Designing how to implement aggregates in a distributed database is a non-trivial task. When dealing with aggregates that will be polling the entire cluster, it is important to consider performance impacts. If done poorly, full table scans can bring production systems to their knees. So how can you implement aggregate functions without hammering real-time availability and performance for other read/write operations? Learn how distributed aggregates were implemented in ScyllaDB to balance performance across large NoSQL distributed database clusters.
3. Why distribute aggregates?
How are aggregate queries executed currently?
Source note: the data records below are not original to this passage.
File: src/hw/rtl/ald_pkg.sv
package ald_pkg;

  // Default widths of the sample and time fields
  localparam int ADC_BITS_DEF  = 10;
  localparam int TIME_BITS_DEF = 32;

  localparam int NUM_BUTTONS   = 3;
  localparam int DEBOUNCE_BITS = 16;

  // Configuration channel
  localparam int CFG_IDX_BITS  = 3;
  localparam int CFG_DATA_BITS = 16;

  typedef enum logic [CFG_IDX_BITS-1:0] {
    CFG_DEBOUNCE_MS = 3'd0,
    CFG_FIRST_LOW   = 3'd1,
    CFG_FIRST_HIGH  = 3'd2,
    CFG_SECOND_LOW  = 3'd3,
    CFG_SECOND_HIGH = 3'd4,
    CFG_THIRD_LOW   = 3'd5
  } cfg_idx_t;

  // Slots of the window bound array
  localparam int NUM_BOUNDS = 5;
  typedef enum logic [2:0] {
    BND_FIRST_LOW   = 3'd0,
    BND_FIRST_HIGH  = 3'd1,
    BND_SECOND_LOW  = 3'd2,
    BND_SECOND_HIGH = 3'd3,
    BND_THIRD_LOW   = 3'd4
  } bound_t;

  // Button slots
  localparam int BTN_FIRST  = 0;
  localparam int BTN_SECOND = 1;
  localparam int BTN_THIRD  = 2;

  // Register values after reset
  localparam logic [DEBOUNCE_BITS-1:0] RST_DEBOUNCE_MS = 16'd50;
  localparam int RST_FIRST_LOW   = 450;
  localparam int RST_FIRST_HIGH  = 500;
  localparam int RST_SECOND_LOW  = 600;
  localparam int RST_SECOND_HIGH = 700;
  localparam int RST_THIRD_LOW   = 900;

endpackage

File: src/hw/rtl/ald_window.sv
module ald_window
  import ald_pkg::*;
#(
  parameter int ADC_BITS = ADC_BITS_DEF
) (
  input  logic [ADC_BITS-1:0]                  sample,
  input  logic [NUM_BOUNDS-1:0][ADC_BITS-1:0]  bounds,
  output logic [NUM_BUTTONS-1:0]               raw
);

  logic hit_first;
  logic hit_second;
  logic hit_third;

  // Open windows, first match wins
  assign hit_first  = (sample > bounds[BND_FIRST_LOW]) && (sample < bounds[BND_FIRST_HIGH]);
  assign hit_second = (sample > bounds[BND_SECOND_LOW]) && (sample < bounds[BND_SECOND_HIGH]);
  assign hit_third  = (sample > bounds[BND_THIRD_LOW]);

  always_comb begin
    raw = '0;
    if (hit_first) begin
      raw[BTN_FIRST] = 1'b1;
    end else if (hit_second) begin
      raw[BTN_SECOND] = 1'b1;
    end else if (hit_third) begin
      raw[BTN_THIRD] = 1'b1;
    end
  end

endmodule

File: config.mk
export PLATFORM = sky130hd
export DESIGN_NAME = ald_window
export DESIGN_NICKNAME = d
export VERILOG_FILES = /design/src/hw/rtl/ald_pkg.sv /design/src/hw/rtl/ald_window.sv
export SDC_FILE = /design/constraint.sdc
export NUM_CORES = 1
export LEC_CHECK = 0
export BUFFER_PORTS_ARGS = -buffer_cell sky130_fd_sc_hd__buf_4
export CORE_AREA = 10 10 60 62
export DETAILED_ROUTE_END_ITERATION = 10
export DIE_AREA = 0 0 70 72
export PLACE_DENSITY_LB_ADDON = 0.1
export SETUP_SLACK_MARGIN = 0.3
export SLEW_MARGIN = 10
export SYNTH_ARGS = -nofsm -noshare
export SYNTH_HDL_FRONTEND = slang
export SYNTH_SLANG_ARGS = --single-unit
File: constraint.sdc
create_clock -name vclk -period 4.1
set_clock_uncertainty 0.1 [all_clocks]
set_input_delay 0.205 -clock vclk [all_inputs]
set_output_delay 0.205 -clock vclk [all_outputs]
set_load 0.03 [all_outputs]
==> results.toml <==
[synth]
yosys_warnings = 0
synth_cells = 168
synth-simple-area-share_pct = 14.71
synth_compound_area_share_pct = 21.10
ys_seq_area_share_pct = 0
synth_top_family_by_area = "adder cells"
synth_top_area_cell = "ha_1"
synth_top_area_share_pct = 48.68
syn-num-nets = 276
synthXorXnorAreaFrac_pct = 0
synthesis.area_mm2 = 0.001234
synth_adder_area_share_pct = 48.68
syn_avg_cell_area_um2 = 7.343
ys_types = 29
ys_top_cells_by_area = "ha_1 49%, inv_1 15%, a21oi_1 5.7%"
synth_mux_area_share_pct = 0

[timing]
final.min_clock_period_ns = 2.108
hold_violations = 0
timing.hold.ws_ns = 0.9006
report.final.setup_viol = 0
tns_ns = 0
post-route-period-util_pct = 51.43
rsz0062_at_grt = "false"
worst_slew_pin_slew_ns = 0.3615
max-slew-margin-rel_pct = 75.28
fmax_ghz = 0.4743
drv_slew = 0

[worst_setup_path]
endpoint_kind = "output pin"
worstPathRequired_ns = 3.80
critPathMaxFanout = 5
cpMaxStageDelayCell = "ha_1"
start_kind = "primary input"
critical_path_class = "primary input to output pin"
max_stage_delay_ns = 0.33
worst_path_most_repeated_cell = "buf_4"
crit_arrival_ns = 1.80
path_cells = "buf_4 > ha_1 > and4_4 > a41oi_1 > o21ai_1 > a221oi_2 > and3b_1 > buf_4"

[clock_tree]
cts_resized = 0
hold_buffers = 0
cts_setup_buffers = 0

[floorplanning]
initial_utilization_pct = 50.72
die_height_um = 72
core_mm2 = 0.002432
dieArea_mm2 = 0.005040
die_w_um = 70
ios = 63
rows = 18

[cells_and_area]
nClkBuffers = 0
area_growth_pct = 40.77
n_antenna_cell = 0
layout_common_cells = "63 x buf_4, 49 x inv_1, 48 x ha_1"
regArea_um2 = 0
final_common_cell = "buf_4"
fillers = 207
drive_gt1_share_pct = 30.00
post_layout_nonfiller_instances = 260
final_nets = 340
seq_cells = 0

[global_routing]
grtUsageTotal_pct = 13.37
grt_pass1_wl_mm = 5.989
antenna_found_initial = 0
grt-ovfl-total = 0
grt_max_degree = 6
grt_pass1_vias = 1465

[routing]
vias_per_cell = 5.258
ant_nets = 0
via_count = 1367
firstDrtPassIters = 4
drt-initial-drc-count = 43
drc = 0
avgRoutedWirePerCell_um = 13.71
wl_mm = 3.564

[outcome]
status = "finished, final reports clean"

[pwr]
worst_ir_drop_vdd_mv = 0.06053
leakage_uw = 0.001095
p_seq_share_pct = 0
swShare_pct = 47.23
clkPwrFrac_pct = 0
power_density_mw_per_mm2 = 99.53
intPower_uw = 91.21
p_comb_share_pct = 100.0
p_switching_uw = 81.64

[hold_path]
hold_class = "primary input to output pin"

[place]
place_hpwl_mm = 3.360
gp_congestion = 0.8584
dp_cells = 260
portBuffers = 63

[flow_run]
drv_cap = 0
-- power by group through the flow --
stage	logic, uW	registers, uW	clock network (uW)
2_1_floorplan	95.0	0	0
3_3_place_gp	163	0	0
3_5_place_dp	173	0	0
4_1_cts	174	0	0
5_1_grt	197	0	0
6_report	173	0	0
-- worst max-delay path: cells and delay by family --
kind / cells / cell delay [ns]
AOI/OAI and AO/OA: 3 / 0.53
and+or+nand+nor: 2 / 0.43
adders and majority gates: 1 / 0.33
buffers and inverters: 2 / 0.31
-- area by class of cell --
cell class,instances,area (um2),share of cell area [%]
inverters,49,183.9,10.59
multi-input cells,118,1042,60.01
well taps,30,37.54,2.161
repair buffers,63,473.0,27.23
-- layer usage --
layer | wire [um] | vias to the layer above | global-route usage (%)
li1 | - | 707 | -
met4 | 13 | 0 | 0.4386
met3 | 249 | 4 | 2.721
met1 | 1563 | 603 | 14.91
met5 | 0 | - | 0
met2 | 1738 | 53 | 26.49
-- final timing paths --
kind | from | endpoint | slack (ns) | cells after the start
worst max-delay path | sample[5] | raw[2] | 1.99 | 8
worst min-delay path | bounds[0] | raw[0] | 0.90 | 6
-- cell families (layout without fill, tap and decap cells) --
family,count (synthesis),count (layout)
buf+inv,50,112
simple gates,30,30
fa+ha+maj,48,48
compound gates,40,40
-- metrics by stage --
step	instance area, um2	util [%]	power (uW)	worst slack, ns
2_1_floorplan	1234	-	95.04	2.189
3_3_place_gp	1737	71.40	163.4	2.033
3_5_place_dp	1737	71.40	173.4	1.989
4_1_cts	1737	71.40	174.3	1.981
5_1_grt	1737	71.40	197.1	1.890
6_report	1737	71.40	172.8	1.992
-- synthesized netlist by cell type, types with 2 or more instances --
| cell type | n |
|---|---|
| ha_1 | 48 |
| nor2_1 | 6 |
| and4_4 | 2 |
| o21ai_0 | 5 |
| a211oi_1 | 3 |
| inv_1 | 49 |
| and4_1 | 2 |
| o21ai_1 | 2 |
| a21oi_1 | 14 |
| nand3_1 | 3 |
| a31oi_1 | 2 |
| nand2_1 | 5 |
| a21o_1 | 4 |
| nand4_1 | 5 |
| nor2b_1 | 4 |
Power figures use the tool's default switching activity.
■ Coordinator downloads all required data from other nodes
■ Then locally aggregates the whole table
Reasons to do the distribution
■ This is slow and very inefficient
■ The workload is accumulated on a single machine
13. Distributing the aggregates
The parallelization of aggregates works in a pretty straightforward way
■ Coordinator which receives the query turns into super-coordinator
■ Super-coordinator splits the query into subqueries for other nodes
● Each node receive query only for data it holds
● Each partition range exists in only one subquery to avoid data duplication
■ Each participating node executes its subquery and returns a partial result
● Partial result is a state of an aggregate without finalizing it
■ Super-coordinator receives the results, reduces them and finalizes
15. Distributing aggregates
Scylla not only distributed the work at the cluster level. The nodes also distribute the query to
their shards. Each shard again gets a query to only its data, so it doesn’t have to
communicate with other ones.
All native aggregates have their distributed implementation.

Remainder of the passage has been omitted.